3. **Multi-Step Chained Pipeline** — Annie's subagents are single-shot (one prompt, one response). This repo chains steps where each output becomes the next input. Generalizes to: deep research (gather → synthesize → draft → review), email drafting (context → tone → draft → critique), scheduling (constraints → propose → validate → confirm). A generic `run_pipeline(steps)` utility would enable these.

4. **Draft Availability Mid-Pipeline** — Notebook is usable after step 3 (generate), before step 4 (validate). User gets a draft immediately while validation runs in background. Annie currently blocks until entire operation completes. For long-running tasks, surfacing intermediate results feels much more responsive.

5. **Validation as Separate LLM Step** — The LLM reviews its own output for undefined variables, missing imports, and logical flow.

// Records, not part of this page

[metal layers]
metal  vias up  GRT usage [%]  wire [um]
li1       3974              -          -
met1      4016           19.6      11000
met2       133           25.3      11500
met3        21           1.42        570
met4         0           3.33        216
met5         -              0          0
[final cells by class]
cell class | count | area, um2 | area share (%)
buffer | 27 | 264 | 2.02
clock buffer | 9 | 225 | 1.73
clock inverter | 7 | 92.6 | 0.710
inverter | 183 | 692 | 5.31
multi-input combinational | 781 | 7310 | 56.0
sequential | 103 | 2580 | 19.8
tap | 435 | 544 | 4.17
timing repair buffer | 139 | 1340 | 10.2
<file path="src/rtl/libnet_pkg.sv">
// Shared constants, state type and helpers for the libnet ACK generator.
// Field positions follow the libnet header layout inside the 512-bit frame.
package libnet_pkg;

    localparam int FRAME_W  = 512;
    localparam int KEEP_W   = 64;
    localparam int HDR_BITS = 344;
    localparam int SEQ_W    = 32;
    localparam int SEQ_LSB  = 344;
    localparam int SEQ_MSB  = SEQ_LSB + SEQ_W - 1;
    localparam int ACK_FLAG = 376;
    localparam int SYN_FLAG = 377;
    localparam int CNT_W    = 16;
    localparam int TIMER_W  = 32;

    // 48 valid bytes: 43 header bytes plus seq and flags, rounded up.
    localparam logic [KEEP_W-1:0] ACK_TKEEP = 64'h0000_FFFF_FFFF_FFFF;

    typedef enum logic {
        IDLE = 1'b0,
        SEND = 1'b1
    } ack_state_e;

    function automatic logic [CNT_W-1:0] sat_inc16(input logic [CNT_W-1:0] v);
        return (v == {CNT_W{1'b1}}) ? v : v + 1'b1;
    endfunction

    function automatic logic [TIMER_W-1:0] sat_inc32(input logic [TIMER_W-1:0] v);
        return (v == {TIMER_W{1'b1}}) ? v : v + 1'b1;
    endfunction

endpackage

</file>
<file path="src/rtl/libnet_ack_coalescer.sv">
// Tracks advances of the expected sequence number and decides when an ACK is due.
// frame_seq already reflects a same-cycle advance so a launch never misses it.
module libnet_ack_coalescer #(
    parameter int ACK_COALESCE = 4,
    parameter int ACK_TIMEOUT  = 256
) (
    input  logic        clk,
    input  logic        reset,
    input  logic [31:0] seq_in,
    input  logic        seq_valid,
    input  logic        clear,
    output logic        trigger,
    output logic [31:0] frame_seq
);
    import libnet_pkg::*;

    localparam logic [CNT_W-1:0]   COAL_TH = CNT_W'(ACK_COALESCE);
    localparam logic [TIMER_W-1:0] TMO_TH  = TIMER_W'(ACK_TIMEOUT - 1);

    logic               seen;
    logic [SEQ_W-1:0]   last_seen;
    logic               pending;
    logic [CNT_W-1:0]   pend_cnt;
    logic [TIMER_W-1:0] timer;
    logic               seq_event;

    assign seq_event = seq_valid && (!seen || (seq_in != last_seen));
    assign frame_seq = seq_event ? seq_in : last_seen;
    assign trigger   = pending && ((pend_cnt >= COAL_TH) || (timer >= TMO_TH));

    always_ff @(posedge clk) begin
        if (reset) begin
            seen      <= 1'b0;
            last_seen <= '0;
            pending   <= 1'b0;
            pend_cnt  <= '0;
            timer     <= '0;
        end else begin
            if (seq_event) begin
                last_seen <= seq_in;
                seen      <= 1'b1;
            end
            // A launch absorbs any advance arriving in the same cycle.
            if (clear) begin
                pending  <= 1'b0;
                pend_cnt <= '0;
                timer    <= '0;
            end else if (seq_event) begin
                pending  <= 1'b1;
                pend_cnt <= sat_inc16(pend_cnt);
                timer    <= pending ? sat_inc32(timer) : '0;
            end else if (pending) begin
                timer <= sat_inc32(timer);
            end
        end
    end

endmodule

</file>
<file path="src/rtl/libnet_ack_gen_512.sv">
// Builds single-beat 512-bit libnet ACK frames from coalesced sequence advances
// and presents them on an AXI-Stream master, holding each frame until accepted.
module libnet_ack_gen_512 #(
    parameter int ACK_COALESCE = 4,
    parameter int ACK_TIMEOUT  = 256,
    parameter int SEQ_LSB      = libnet_pkg::SEQ_LSB,
    parameter int ACK_FLAG     = libnet_pkg::ACK_FLAG,
    parameter int SYN_FLAG     = libnet_pkg::SYN_FLAG
) (
    input  logic         clk,
    input  logic         reset,
    input  logic [31:0]  seq_in,
    input  logic         seq_valid,
    input  logic [343:0] hdr_template,
    output logic [511:0] tx_tdata,
    output logic [63:0]  tx_tkeep,
    output logic         tx_tvalid,
    output logic [63:0]  tx_tuser,
    output logic         tx_tlast,
    input  logic         tx_tready,
    output logic [31:0]  ack_count
);
    import libnet_pkg::*;

    ack_state_e         state;
    ack_state_e         state_next;
    logic               trigger;
    logic               launch;
    logic [SEQ_W-1:0]   frame_seq;
    logic [FRAME_W-1:0] frame;

    libnet_ack_coalescer #(
        .ACK_COALESCE (ACK_COALESCE),
        .ACK_TIMEOUT  (ACK_TIMEOUT)
    ) u_coalescer (
        .clk       (clk),
        .reset     (reset),
        .seq_in    (seq_in),
        .seq_valid (seq_valid),
        .clear     (launch),
        .trigger   (trigger),
        .frame_seq (frame_seq)
    );

    always_comb begin
        frame                         = '0;
        frame[HDR_BITS-1:0]           = hdr_template;
        frame[SEQ_LSB +: SEQ_W]       = frame_seq;
        frame[ACK_FLAG]               = 1'b1;
        frame[SYN_FLAG]               = 1'b0;
    end

    always_comb begin
        state_next = state;
        launch     = 1'b0;
        case (state)
            IDLE: begin
                if (trigger) begin
                    launch     = 1'b1;
                    state_next = SEND;
                end
            end
            SEND: begin
                if (tx_tvalid && tx_tready) begin
                    state_next = IDLE;
                end
            end
            default: state_next = IDLE;
        endcase
    end

    always_ff @(posedge clk) begin
        if (reset) begin
            state     <= IDLE;
            tx_tdata  <= '0;
            tx_tkeep  <= '0;
            tx_tvalid <= 1'b0;
            tx_tlast  <= 1'b0;
            ack_count <= '0;
        end else begin
            state <= state_next;
            if (launch) begin
                tx_tdata  <= frame;
                tx_tkeep  <= ACK_TKEEP;
                tx_tlast  <= 1'b1;
                tx_tvalid <= 1'b1;
            end else if ((state == SEND) && tx_tvalid && tx_tready) begin
                tx_tvalid <= 1'b0;
                tx_tlast  <= 1'b0;
                ack_count <= ack_count + 32'd1;
            end
        end
    end

    assign tx_tuser = '0;

endmodule
</file>
[config.mk]
export PLATFORM = sky130hd
export DESIGN_NAME = onehot_req_scheduler
export DESIGN_NICKNAME = d
export VERILOG_FILES = /design/src/rtl/sched_pkg.sv /design/src/rtl/onehot_pick.sv /design/src/rtl/onehot_req_scheduler.sv
export SDC_FILE = /design/constraint.sdc
export NUM_CORES = 1
export LEC_CHECK = 0
export CAP_MARGIN = 25
export CORE_ASPECT_RATIO = 0.9
export CORE_MARGIN = 1.5
export CORE_UTILIZATION = 30
export CTS_BUF_LIST = sky130_fd_sc_hd__clkbuf_16
export CTS_CLUSTER_SIZE = 40
export DETAILED_ROUTE_END_ITERATION = 8
export HOLD_SLACK_MARGIN = 0.1
export PLACE_DENSITY = 0.5
export SLEW_MARGIN = 20
export SYNTH_ARGS = -nofsm -noshare
export SYNTH_HDL_FRONTEND = slang
export SYNTH_HIERARCHICAL = 1
export SYNTH_SLANG_ARGS = --single-unit
[constraint.sdc]
create_clock -name clk -period 2.96 [get_ports clk]
set_input_delay 0.296 -clock clk [delete_from_list [all_inputs] [get_ports clk]]
set_output_delay 0.296 -clock clk [all_outputs]
set_load 0.01 [all_outputs]
[src/rtl/sched_pkg.sv]
// Shared definitions for the one-hot request scheduler: source count, index
// width, FSM state encoding and a one-hot to index helper.
package sched_pkg;

   localparam int N     = 8;
   localparam int IDX_W = $clog2(N);

   typedef enum logic {
      IDLE  = 1'b0,
      OFFER = 1'b1
   } state_t;

   // Index of the set bit in a one-hot vector (0 when the vector is empty).
   function automatic logic [IDX_W-1:0] onehot_to_idx(input logic [N-1:0] oh);
      logic [IDX_W-1:0] idx;
      idx = '0;
      for (int i = 0; i < N; i++) begin
         if (oh[i]) idx = IDX_W'(i);
      end
      return idx;
   endfunction

endpackage

[src/rtl/onehot_pick.sv]
// Combinational masked priority picker. The pending vector is rotated so that
// the start index lands at bit 0, the lowest set bit is isolated, and the
// result is rotated back. Output is one-hot, or zero when nothing is pending.
// With start tied to 0 this is plain fixed priority, lowest index first.
module onehot_pick
   import sched_pkg::*;
(
   input  logic [N-1:0]     pending,
   input  logic [IDX_W-1:0] start,
   output logic [N-1:0]     grant
);

   logic [N-1:0] rot;
   logic [N-1:0] rot_first;

   // Index arithmetic is IDX_W bits wide, so the rotation wraps N-1 -> 0.
   for (genvar gi = 0; gi < N; gi++) begin : g_rot
      assign rot[gi]   = pending[IDX_W'(gi) + start];
      assign grant[gi] = rot_first[IDX_W'(gi) - start];
   end

   // Isolate the lowest set bit of the rotated vector.
   assign rot_first = rot & (~rot + N'(1));

endmodule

Transferable to any Annie tool that generates code (`execute_python`, Claude Code delegation, subagent drafts).

## Revised Decision: Kernel-Orchestrated Agent

**Original verdict** was "just use Claude Code CLI." But further exploration revealed that Annie's kernel `AgentOrchestrator` (`orchestrator.py`) natively supports multi-step chained pipelines — making a first-class paper-to-notebook agent trivial to build (~200 lines, zero kernel extensions).

### Architecture

```
Telegram: "Convert this paper: https://arxiv.org/abs/XXXX.XXXXX"
  → Annie intent recognition → kernel TaskQueue.submit(priority=NORMAL)
  → PaperToNotebookOrchestrator (3 stages, Claude API):
      Stage 1: ANALYZE  — httpx downloads PDF, Claude extracts structure/algorithms
      Stage 2: GENERATE — Claude produces complete notebook cells (chained from stage 1)
      Stage 3: VALIDATE — Claude self-reviews for undefined vars, missing imports, fixes
  → .ipynb saved to ~/.her-os/annie/task_results/<task-id>.ipynb
  → Telegram bot sends file attachment
```

### Components Needed

| Component | File | Lines |
|-----------|------|-------|
| Orchestrator subclass | `paper_notebook_agent.py` (new) | ~150 |
| Agent YAML definition | `agents/paper-to-notebook.yaml` (new) | ~15 |
| Tool schema + dispatch | `text_llm.py` (modify) | ~20 |
| ToolAdapter | `tool_adapters.py` (modify) | ~15 |
| Dependency | `requirements.txt` (+nbformat) | 1 |

### Why This Works Natively

- `AgentOrchestrator` (`orchestrator.py:86-283`) — template method pattern, sequential stages with output chaining, per-stage retries, approval gates
- `AgentDiscovery` (`agent_discovery.py:124-272`) — YAML-driven, hot-reload on file change
- `TaskQueue` (`task_queue.py:32-327`) — priority scheduling, persistence, voice gating
- `task_delivery.py` — result files for Telegram pickup
- `httpx` already in requirements (for arXiv PDF download)
- Claude `AsyncAnthropic` already wired in `subagent_tools.py`

### Prompts to Steal from VizuaraAI Repo

The 4 prompt templates in `backend/app.py` (lines 60-255) are MIT-licensed. Key elements:
- 11-section notebook structure (title → problem intuition → imports → dataset → model → loss → baseline → main algorithm → inference → experiment → visualizations → summary)
- Constraint forcing: "NO placeholders", "use REAL PyTorch", explicit section count
- Validation checklist: undefined variables, missing imports, syntax errors, logical flow

We collapse their 4 steps to 3 (merge analyze+design into one Claude call — Claude handles both well in a single pass).

## Stealable Patterns (General)

Quick wins (#1 JSON repair, #2 concurrency semaphore) are adoptable independently of this project. See "Patterns Transferable to Annie" sections above.